What the exercise asks: Gather each line of the entries below that includes "holding".

Records provided:
**config.mk**
```make
export PLATFORM = sky130hd
export DESIGN_NAME = hazard_scoreboard_flat
export DESIGN_NICKNAME = d
export VERILOG_FILES = /design/src/rtl/hazard_pkg.sv /design/src/rtl/hazard_scoreboard_if.sv /design/src/rtl/md_busy_counter.sv /design/src/rtl/hazard_scoreboard.sv /design/src/flat_wrapper.sv
export SDC_FILE = /design/constraint.sdc
export NUM_CORES = 1
export LEC_CHECK = 0
export CAP_MARGIN = 30
export CORE_MARGIN = 2
export CORE_UTILIZATION = 50
export CTS_BUF_LIST = sky130_fd_sc_hd__clkbuf_4 sky130_fd_sc_hd__clkbuf_8 sky130_fd_sc_hd__clkbuf_16
export DETAILED_ROUTE_END_ITERATION = 8
export HOLD_SLACK_MARGIN = 0.05
export PLACE_DENSITY = 0.87
export SLEW_MARGIN = 10
export SYNTH_ARGS = -nofsm -noshare
export SYNTH_HDL_FRONTEND = slang
export SYNTH_SLANG_ARGS = --single-unit
```
**constraint.sdc**
```tcl
create_clock -name clk -period 5.4 [get_ports clk]
set_clock_uncertainty 0.15 [all_clocks]
set_input_delay 0.81 -clock clk [delete_from_list [all_inputs] [get_ports clk]]
set_output_delay 0.81 -clock clk [all_outputs]
set_load 0.01 [all_outputs]
```
--- src/rtl/uart_tx.sv ---
// uart_tx: 8N1 UART transmitter, LSB first, idle-high line, with a
// one-byte holding register so a byte arriving mid-frame is not lost.
// Ports:
//   clk        system clock
//   rst_n      synchronous reset, active-low
//   data_valid one-cycle strobe, data is a byte to send
//   data       byte to transmit
//   uart_txd   serial line, 1 = idle/mark
//   tx_busy    frame in flight or holding register full
//   tx_done    one-cycle pulse in the last cycle of each stop bit
//   overrun    one-cycle pulse when an incoming byte is dropped
module uart_tx #(
    parameter int CLKS_PER_BIT = 217
) (
    input  logic       clk,
    input  logic       rst_n,
    input  logic       data_valid,
    input  logic [7:0] data,
    output logic       uart_txd,
    output logic       tx_busy,
    output logic       tx_done,
    output logic       overrun
);

    localparam int BW = (CLKS_PER_BIT > 1) ? $clog2(CLKS_PER_BIT) : 1;
    localparam logic [BW-1:0] BAUD_MAX = BW'(CLKS_PER_BIT - 1);

    typedef enum logic [1:0] {
        IDLE,
        START,
        DATA,
        STOP
    } state_t;

    state_t        state_q, state_d;
    logic [BW-1:0] baud_q, baud_d;
    logic [2:0]    idx_q, idx_d;
    logic [7:0]    shift_q, shift_d;
    logic [7:0]    hold_q, hold_d;
    logic          hold_full_q, hold_full_d;
    logic          txd_q, txd_d;
    logic          busy_q, busy_d;
    logic          done_q, done_d;
    logic          ovr_q, ovr_d;

    logic baud_last;
    logic stop_last;
    logic direct_load;

    assign baud_last = (baud_q == BAUD_MAX);
    assign stop_last = (state_q == STOP) && baud_last;
    // A byte arriving in the final stop cycle with hold empty goes straight
    // into the shifter so it never lands in hold while the FSM idles.
    assign direct_load = stop_last && !hold_full_q && data_valid;

    always_comb begin
        state_d     = state_q;
        baud_d      = baud_q + BW'(1);
        idx_d       = idx_q;
        shift_d     = shift_q;
        hold_d      = hold_q;
        hold_full_d = hold_full_q;
        ovr_d       = 1'b0;

        unique case (state_q)
            IDLE: begin
                baud_d = '0;
                if (data_valid) begin
                    shift_d = data;
                    state_d = START;
                end
            end
            START: begin
                if (baud_last) begin
                    baud_d  = '0;
                    idx_d   = 3'd0;
                    state_d = DATA;
                end
            end
            DATA: begin
                if (baud_last) begin
                    baud_d = '0;
                    if (idx_q == 3'd7) begin
                        state_d = STOP;
                    end else begin
                        idx_d = idx_q + 3'd1;
                    end
                end
            end
            STOP: begin
                if (baud_last) begin
                    baud_d = '0;
                    if (hold_full_q) begin
                        shift_d     = hold_q;
                        hold_full_d = 1'b0;
                        state_d     = START;
                    end else if (data_valid) begin
                        shift_d = data;
                        state_d = START;
                    end else begin
                        state_d = IDLE;
                    end
                end
            end
            default: begin
                state_d = IDLE;
                baud_d  = '0;
            end
        endcase

        // Hold capture; in the final stop cycle the hold slot is vacated
        // the same cycle, so a full hold can still accept the new byte.
        if (data_valid && (state_q != IDLE) && !direct_load) begin
            if (!hold_full_q || stop_last) begin
                hold_d      = data;
                hold_full_d = 1'b1;
            end else begin
                ovr_d = 1'b1;
            end
        end

        unique case (state_d)
            IDLE:    txd_d = 1'b1;
            START:   txd_d = 1'b0;
            DATA:    txd_d = shift_d[idx_d];
            STOP:    txd_d = 1'b1;
            default: txd_d = 1'b1;
        endcase

        busy_d = (state_d != IDLE) || hold_full_d;
        done_d = (state_d == STOP) && (baud_d == BAUD_MAX);
    end

    always_ff @(posedge clk) begin
        if (!rst_n) begin
            state_q     <= IDLE;
            baud_q      <= '0;
            idx_q       <= 3'd0;
            shift_q     <= 8'd0;
            hold_q      <= 8'd0;
            hold_full_q <= 1'b0;
            txd_q       <= 1'b1;
            busy_q      <= 1'b0;
            done_q      <= 1'b0;
            ovr_q       <= 1'b0;
        end else begin
            state_q     <= state_d;
            baud_q      <= baud_d;
            idx_q       <= idx_d;
            shift_q     <= shift_d;
            hold_q      <= hold_d;
            hold_full_q <= hold_full_d;
            txd_q       <= txd_d;
            busy_q      <= busy_d;
            done_q      <= done_d;
            ovr_q       <= ovr_d;
        end
    end

    assign uart_txd = txd_q;
    assign tx_busy  = busy_q;
    assign tx_done  = done_q;
    assign overrun  = ovr_q;

endmodule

Response:
// one-byte holding register so a byte arriving mid-frame is not lost.
//   tx_busy    frame in flight or holding register full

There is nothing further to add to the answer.